→ **Task details**:
The listing below holds a line with "(mW) | util [%] |" and a later line with "Total | 0.324 | 0.144". Write out those two lines and every line between them, exactly, and nothing else.

--- START ---

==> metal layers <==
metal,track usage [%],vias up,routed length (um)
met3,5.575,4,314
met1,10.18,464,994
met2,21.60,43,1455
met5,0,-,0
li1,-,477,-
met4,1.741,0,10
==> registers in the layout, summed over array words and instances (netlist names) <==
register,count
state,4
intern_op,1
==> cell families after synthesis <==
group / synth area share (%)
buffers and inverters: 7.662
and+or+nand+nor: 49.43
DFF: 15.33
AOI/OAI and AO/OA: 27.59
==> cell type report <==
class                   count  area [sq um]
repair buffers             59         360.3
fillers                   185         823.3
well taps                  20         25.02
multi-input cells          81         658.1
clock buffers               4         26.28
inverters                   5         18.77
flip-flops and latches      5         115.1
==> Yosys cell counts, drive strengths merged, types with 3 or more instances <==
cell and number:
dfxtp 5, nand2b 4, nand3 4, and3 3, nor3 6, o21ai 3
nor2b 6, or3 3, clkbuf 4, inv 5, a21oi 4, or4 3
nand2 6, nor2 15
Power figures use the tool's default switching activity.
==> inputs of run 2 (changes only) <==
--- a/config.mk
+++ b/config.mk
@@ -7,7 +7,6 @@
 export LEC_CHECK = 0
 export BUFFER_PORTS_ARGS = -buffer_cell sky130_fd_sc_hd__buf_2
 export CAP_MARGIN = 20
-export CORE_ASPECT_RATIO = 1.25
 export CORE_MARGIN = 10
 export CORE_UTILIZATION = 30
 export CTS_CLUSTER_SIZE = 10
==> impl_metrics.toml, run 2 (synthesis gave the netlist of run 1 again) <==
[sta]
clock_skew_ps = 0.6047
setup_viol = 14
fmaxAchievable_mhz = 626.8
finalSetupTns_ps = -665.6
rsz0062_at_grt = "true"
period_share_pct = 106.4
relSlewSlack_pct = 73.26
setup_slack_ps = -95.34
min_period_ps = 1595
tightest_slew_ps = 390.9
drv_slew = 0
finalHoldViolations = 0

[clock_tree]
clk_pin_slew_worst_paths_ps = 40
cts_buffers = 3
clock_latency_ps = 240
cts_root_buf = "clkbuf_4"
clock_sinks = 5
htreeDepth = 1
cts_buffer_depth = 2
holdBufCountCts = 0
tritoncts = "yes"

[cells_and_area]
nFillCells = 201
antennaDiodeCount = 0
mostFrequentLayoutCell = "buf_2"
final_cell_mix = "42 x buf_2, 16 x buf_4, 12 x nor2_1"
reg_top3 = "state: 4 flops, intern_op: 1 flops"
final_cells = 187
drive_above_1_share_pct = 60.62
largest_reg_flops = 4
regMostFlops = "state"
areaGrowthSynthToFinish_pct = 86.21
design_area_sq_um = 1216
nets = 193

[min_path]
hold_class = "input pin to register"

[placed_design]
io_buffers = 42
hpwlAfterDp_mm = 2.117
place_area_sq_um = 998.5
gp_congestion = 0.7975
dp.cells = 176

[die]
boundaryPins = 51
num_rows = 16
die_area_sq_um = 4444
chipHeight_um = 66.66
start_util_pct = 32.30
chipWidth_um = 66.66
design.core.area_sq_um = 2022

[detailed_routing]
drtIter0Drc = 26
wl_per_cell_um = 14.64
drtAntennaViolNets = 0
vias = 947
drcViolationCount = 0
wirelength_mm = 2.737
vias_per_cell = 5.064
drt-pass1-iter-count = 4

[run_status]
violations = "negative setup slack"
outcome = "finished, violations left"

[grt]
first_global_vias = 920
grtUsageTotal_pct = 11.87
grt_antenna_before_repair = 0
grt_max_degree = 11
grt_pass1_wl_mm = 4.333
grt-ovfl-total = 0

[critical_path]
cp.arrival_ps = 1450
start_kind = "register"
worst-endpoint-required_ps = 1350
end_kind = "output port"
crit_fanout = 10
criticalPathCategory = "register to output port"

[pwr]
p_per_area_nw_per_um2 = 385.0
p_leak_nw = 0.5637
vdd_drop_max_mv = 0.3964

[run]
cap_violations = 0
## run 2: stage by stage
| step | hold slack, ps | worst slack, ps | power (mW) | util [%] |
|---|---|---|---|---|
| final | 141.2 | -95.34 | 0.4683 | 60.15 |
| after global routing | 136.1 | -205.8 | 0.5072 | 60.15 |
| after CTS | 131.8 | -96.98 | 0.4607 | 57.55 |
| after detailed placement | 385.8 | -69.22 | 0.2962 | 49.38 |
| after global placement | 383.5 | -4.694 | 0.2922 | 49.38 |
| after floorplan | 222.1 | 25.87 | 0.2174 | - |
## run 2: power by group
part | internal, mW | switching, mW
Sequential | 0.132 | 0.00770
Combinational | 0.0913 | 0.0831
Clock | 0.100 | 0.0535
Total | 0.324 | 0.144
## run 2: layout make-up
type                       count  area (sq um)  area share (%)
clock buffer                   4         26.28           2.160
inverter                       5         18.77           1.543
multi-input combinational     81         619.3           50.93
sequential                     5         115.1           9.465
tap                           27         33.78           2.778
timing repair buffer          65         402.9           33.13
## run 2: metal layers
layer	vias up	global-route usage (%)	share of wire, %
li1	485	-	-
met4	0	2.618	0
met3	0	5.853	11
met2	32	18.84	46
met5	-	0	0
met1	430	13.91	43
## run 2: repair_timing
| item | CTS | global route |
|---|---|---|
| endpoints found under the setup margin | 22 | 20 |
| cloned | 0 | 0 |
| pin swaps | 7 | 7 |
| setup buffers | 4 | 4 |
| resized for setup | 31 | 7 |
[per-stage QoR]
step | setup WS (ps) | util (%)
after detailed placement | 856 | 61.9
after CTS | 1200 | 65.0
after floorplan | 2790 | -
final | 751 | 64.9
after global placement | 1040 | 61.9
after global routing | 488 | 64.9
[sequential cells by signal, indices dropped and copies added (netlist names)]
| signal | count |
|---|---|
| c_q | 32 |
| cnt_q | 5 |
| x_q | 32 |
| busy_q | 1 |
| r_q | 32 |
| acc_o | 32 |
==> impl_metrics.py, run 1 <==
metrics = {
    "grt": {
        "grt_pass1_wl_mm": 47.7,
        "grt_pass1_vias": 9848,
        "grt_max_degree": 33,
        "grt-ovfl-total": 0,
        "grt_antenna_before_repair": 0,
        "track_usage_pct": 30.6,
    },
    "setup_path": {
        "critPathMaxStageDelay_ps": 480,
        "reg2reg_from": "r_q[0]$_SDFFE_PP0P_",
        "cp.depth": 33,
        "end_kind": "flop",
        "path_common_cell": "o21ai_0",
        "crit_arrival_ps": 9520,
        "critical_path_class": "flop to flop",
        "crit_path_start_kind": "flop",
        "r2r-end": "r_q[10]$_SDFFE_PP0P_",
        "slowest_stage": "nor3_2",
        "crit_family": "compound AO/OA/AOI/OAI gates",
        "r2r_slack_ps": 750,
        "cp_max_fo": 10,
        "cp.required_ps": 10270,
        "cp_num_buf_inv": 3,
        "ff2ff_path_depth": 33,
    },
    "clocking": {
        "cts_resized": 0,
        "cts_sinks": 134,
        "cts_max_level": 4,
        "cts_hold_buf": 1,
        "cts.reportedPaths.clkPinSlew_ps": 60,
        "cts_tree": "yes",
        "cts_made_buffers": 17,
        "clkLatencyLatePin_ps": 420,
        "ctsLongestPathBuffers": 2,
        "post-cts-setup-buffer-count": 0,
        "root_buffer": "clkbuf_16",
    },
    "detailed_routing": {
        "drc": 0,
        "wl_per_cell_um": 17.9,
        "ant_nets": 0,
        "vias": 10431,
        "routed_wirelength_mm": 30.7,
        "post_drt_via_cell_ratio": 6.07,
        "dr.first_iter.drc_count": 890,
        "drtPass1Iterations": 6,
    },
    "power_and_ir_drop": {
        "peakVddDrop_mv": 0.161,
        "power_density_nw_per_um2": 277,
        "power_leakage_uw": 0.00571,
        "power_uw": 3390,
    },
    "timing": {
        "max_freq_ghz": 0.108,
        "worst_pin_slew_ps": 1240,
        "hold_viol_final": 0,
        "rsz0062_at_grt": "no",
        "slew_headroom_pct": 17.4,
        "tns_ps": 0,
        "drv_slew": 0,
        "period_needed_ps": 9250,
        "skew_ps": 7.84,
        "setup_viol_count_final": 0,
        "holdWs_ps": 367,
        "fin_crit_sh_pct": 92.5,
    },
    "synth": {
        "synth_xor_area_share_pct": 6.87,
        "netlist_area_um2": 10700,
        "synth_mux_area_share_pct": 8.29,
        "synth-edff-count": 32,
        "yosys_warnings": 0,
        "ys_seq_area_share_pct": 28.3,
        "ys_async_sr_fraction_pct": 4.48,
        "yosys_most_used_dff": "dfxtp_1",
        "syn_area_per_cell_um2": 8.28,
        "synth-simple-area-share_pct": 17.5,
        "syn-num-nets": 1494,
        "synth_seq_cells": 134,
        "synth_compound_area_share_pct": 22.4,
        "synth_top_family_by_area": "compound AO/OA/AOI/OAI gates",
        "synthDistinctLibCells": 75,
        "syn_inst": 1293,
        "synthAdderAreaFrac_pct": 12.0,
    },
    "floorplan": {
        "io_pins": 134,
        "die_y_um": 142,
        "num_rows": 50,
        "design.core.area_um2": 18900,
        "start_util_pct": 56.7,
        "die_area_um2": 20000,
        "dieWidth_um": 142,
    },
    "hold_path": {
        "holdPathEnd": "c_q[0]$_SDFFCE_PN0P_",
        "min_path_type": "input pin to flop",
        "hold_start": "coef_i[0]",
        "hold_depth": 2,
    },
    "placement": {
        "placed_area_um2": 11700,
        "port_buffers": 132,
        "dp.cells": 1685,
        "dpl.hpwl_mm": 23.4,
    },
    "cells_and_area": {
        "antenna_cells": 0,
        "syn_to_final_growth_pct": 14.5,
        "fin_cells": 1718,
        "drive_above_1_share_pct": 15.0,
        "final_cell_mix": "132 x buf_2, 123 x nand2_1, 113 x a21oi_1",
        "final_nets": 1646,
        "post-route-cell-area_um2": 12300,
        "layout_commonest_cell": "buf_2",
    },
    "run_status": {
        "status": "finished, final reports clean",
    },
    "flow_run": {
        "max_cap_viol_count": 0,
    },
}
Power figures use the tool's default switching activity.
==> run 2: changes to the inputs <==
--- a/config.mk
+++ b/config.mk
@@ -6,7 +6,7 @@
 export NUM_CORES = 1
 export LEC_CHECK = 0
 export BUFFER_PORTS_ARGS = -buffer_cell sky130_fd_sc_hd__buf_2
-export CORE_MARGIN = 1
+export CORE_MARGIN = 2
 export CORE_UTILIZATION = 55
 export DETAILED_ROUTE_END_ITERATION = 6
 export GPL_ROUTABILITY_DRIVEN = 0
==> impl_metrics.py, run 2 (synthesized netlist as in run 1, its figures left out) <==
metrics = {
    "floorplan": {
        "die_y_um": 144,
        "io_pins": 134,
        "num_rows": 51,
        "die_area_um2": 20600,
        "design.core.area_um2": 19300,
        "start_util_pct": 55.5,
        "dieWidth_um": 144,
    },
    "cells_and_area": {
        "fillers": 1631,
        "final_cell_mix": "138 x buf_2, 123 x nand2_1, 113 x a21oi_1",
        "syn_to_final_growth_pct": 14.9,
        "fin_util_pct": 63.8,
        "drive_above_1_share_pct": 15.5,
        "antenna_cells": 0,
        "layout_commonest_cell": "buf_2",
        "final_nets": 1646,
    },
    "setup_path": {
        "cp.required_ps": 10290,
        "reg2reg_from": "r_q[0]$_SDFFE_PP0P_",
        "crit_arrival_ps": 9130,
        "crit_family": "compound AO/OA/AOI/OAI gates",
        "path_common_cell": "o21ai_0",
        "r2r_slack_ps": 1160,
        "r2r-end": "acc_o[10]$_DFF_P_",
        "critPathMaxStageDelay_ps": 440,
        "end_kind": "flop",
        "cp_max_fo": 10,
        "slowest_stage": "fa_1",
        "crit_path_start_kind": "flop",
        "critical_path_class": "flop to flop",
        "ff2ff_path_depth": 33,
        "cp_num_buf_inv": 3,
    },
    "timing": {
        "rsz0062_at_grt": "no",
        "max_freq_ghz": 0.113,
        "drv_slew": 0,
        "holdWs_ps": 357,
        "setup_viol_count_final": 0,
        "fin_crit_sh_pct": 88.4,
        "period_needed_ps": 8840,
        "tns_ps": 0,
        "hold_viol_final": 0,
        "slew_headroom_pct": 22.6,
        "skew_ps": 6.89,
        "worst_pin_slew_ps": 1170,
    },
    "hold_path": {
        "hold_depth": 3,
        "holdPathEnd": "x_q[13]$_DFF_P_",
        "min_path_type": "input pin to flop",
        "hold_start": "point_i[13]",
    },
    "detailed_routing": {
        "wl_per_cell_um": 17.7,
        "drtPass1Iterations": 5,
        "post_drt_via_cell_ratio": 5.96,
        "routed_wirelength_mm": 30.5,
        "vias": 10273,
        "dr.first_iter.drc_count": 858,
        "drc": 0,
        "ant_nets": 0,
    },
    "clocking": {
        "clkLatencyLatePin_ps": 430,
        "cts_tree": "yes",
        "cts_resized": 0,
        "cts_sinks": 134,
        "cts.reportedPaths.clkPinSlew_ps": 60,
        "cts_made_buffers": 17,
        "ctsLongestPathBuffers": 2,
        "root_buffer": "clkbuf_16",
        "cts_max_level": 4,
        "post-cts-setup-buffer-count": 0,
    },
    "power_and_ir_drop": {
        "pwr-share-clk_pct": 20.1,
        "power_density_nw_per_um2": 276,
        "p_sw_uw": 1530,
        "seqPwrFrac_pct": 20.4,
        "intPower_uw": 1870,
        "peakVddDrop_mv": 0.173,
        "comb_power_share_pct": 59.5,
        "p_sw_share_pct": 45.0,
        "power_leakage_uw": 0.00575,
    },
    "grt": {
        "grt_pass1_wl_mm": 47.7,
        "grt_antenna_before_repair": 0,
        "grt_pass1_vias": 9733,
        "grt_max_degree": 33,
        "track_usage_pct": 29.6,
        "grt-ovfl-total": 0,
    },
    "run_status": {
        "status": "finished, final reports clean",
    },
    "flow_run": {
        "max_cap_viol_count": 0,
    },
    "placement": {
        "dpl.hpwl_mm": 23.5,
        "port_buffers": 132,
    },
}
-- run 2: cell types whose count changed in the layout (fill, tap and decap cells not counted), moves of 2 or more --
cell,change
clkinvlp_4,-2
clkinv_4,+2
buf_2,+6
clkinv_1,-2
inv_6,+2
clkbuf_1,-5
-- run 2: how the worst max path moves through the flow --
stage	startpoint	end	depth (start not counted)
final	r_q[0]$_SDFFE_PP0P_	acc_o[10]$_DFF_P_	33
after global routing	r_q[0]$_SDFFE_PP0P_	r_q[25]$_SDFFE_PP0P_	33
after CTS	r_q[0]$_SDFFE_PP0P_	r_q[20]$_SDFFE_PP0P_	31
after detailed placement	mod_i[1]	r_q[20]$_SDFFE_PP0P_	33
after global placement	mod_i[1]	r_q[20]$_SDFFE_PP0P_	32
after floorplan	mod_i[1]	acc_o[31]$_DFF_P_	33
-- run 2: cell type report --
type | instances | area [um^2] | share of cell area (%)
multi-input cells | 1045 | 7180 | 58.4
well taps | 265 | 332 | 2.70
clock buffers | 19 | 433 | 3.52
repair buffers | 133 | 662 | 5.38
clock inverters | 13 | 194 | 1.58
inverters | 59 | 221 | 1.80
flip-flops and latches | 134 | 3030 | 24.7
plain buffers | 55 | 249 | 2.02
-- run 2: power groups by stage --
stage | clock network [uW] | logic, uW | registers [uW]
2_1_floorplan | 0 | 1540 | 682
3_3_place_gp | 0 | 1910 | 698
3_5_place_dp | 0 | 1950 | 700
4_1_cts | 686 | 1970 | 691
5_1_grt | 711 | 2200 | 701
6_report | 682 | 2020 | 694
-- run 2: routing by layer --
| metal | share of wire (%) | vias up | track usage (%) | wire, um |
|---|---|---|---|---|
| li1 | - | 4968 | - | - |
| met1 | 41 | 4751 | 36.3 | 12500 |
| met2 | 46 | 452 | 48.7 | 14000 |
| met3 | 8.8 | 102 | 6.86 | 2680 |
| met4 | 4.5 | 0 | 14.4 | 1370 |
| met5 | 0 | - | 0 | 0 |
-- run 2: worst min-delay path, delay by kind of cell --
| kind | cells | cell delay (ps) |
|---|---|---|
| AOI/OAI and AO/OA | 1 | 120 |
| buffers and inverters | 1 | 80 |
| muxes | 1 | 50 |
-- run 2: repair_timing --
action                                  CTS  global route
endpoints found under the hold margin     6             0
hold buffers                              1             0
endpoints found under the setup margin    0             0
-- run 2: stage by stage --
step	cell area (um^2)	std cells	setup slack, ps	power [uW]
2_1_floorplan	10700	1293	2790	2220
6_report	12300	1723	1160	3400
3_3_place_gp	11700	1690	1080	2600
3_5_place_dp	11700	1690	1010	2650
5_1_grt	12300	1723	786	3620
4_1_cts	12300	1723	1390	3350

--- END ---

→ **Answer box**:
| step | hold slack, ps | worst slack, ps | power (mW) | util [%] |
|---|---|---|---|---|
| final | 141.2 | -95.34 | 0.4683 | 60.15 |
| after global routing | 136.1 | -205.8 | 0.5072 | 60.15 |
| after CTS | 131.8 | -96.98 | 0.4607 | 57.55 |
| after detailed placement | 385.8 | -69.22 | 0.2962 | 49.38 |
| after global placement | 383.5 | -4.694 | 0.2922 | 49.38 |
| after floorplan | 222.1 | 25.87 | 0.2174 | - |
## run 2: power by group
part | internal, mW | switching, mW
Sequential | 0.132 | 0.00770
Combinational | 0.0913 | 0.0831
Clock | 0.100 | 0.0535
Total | 0.324 | 0.144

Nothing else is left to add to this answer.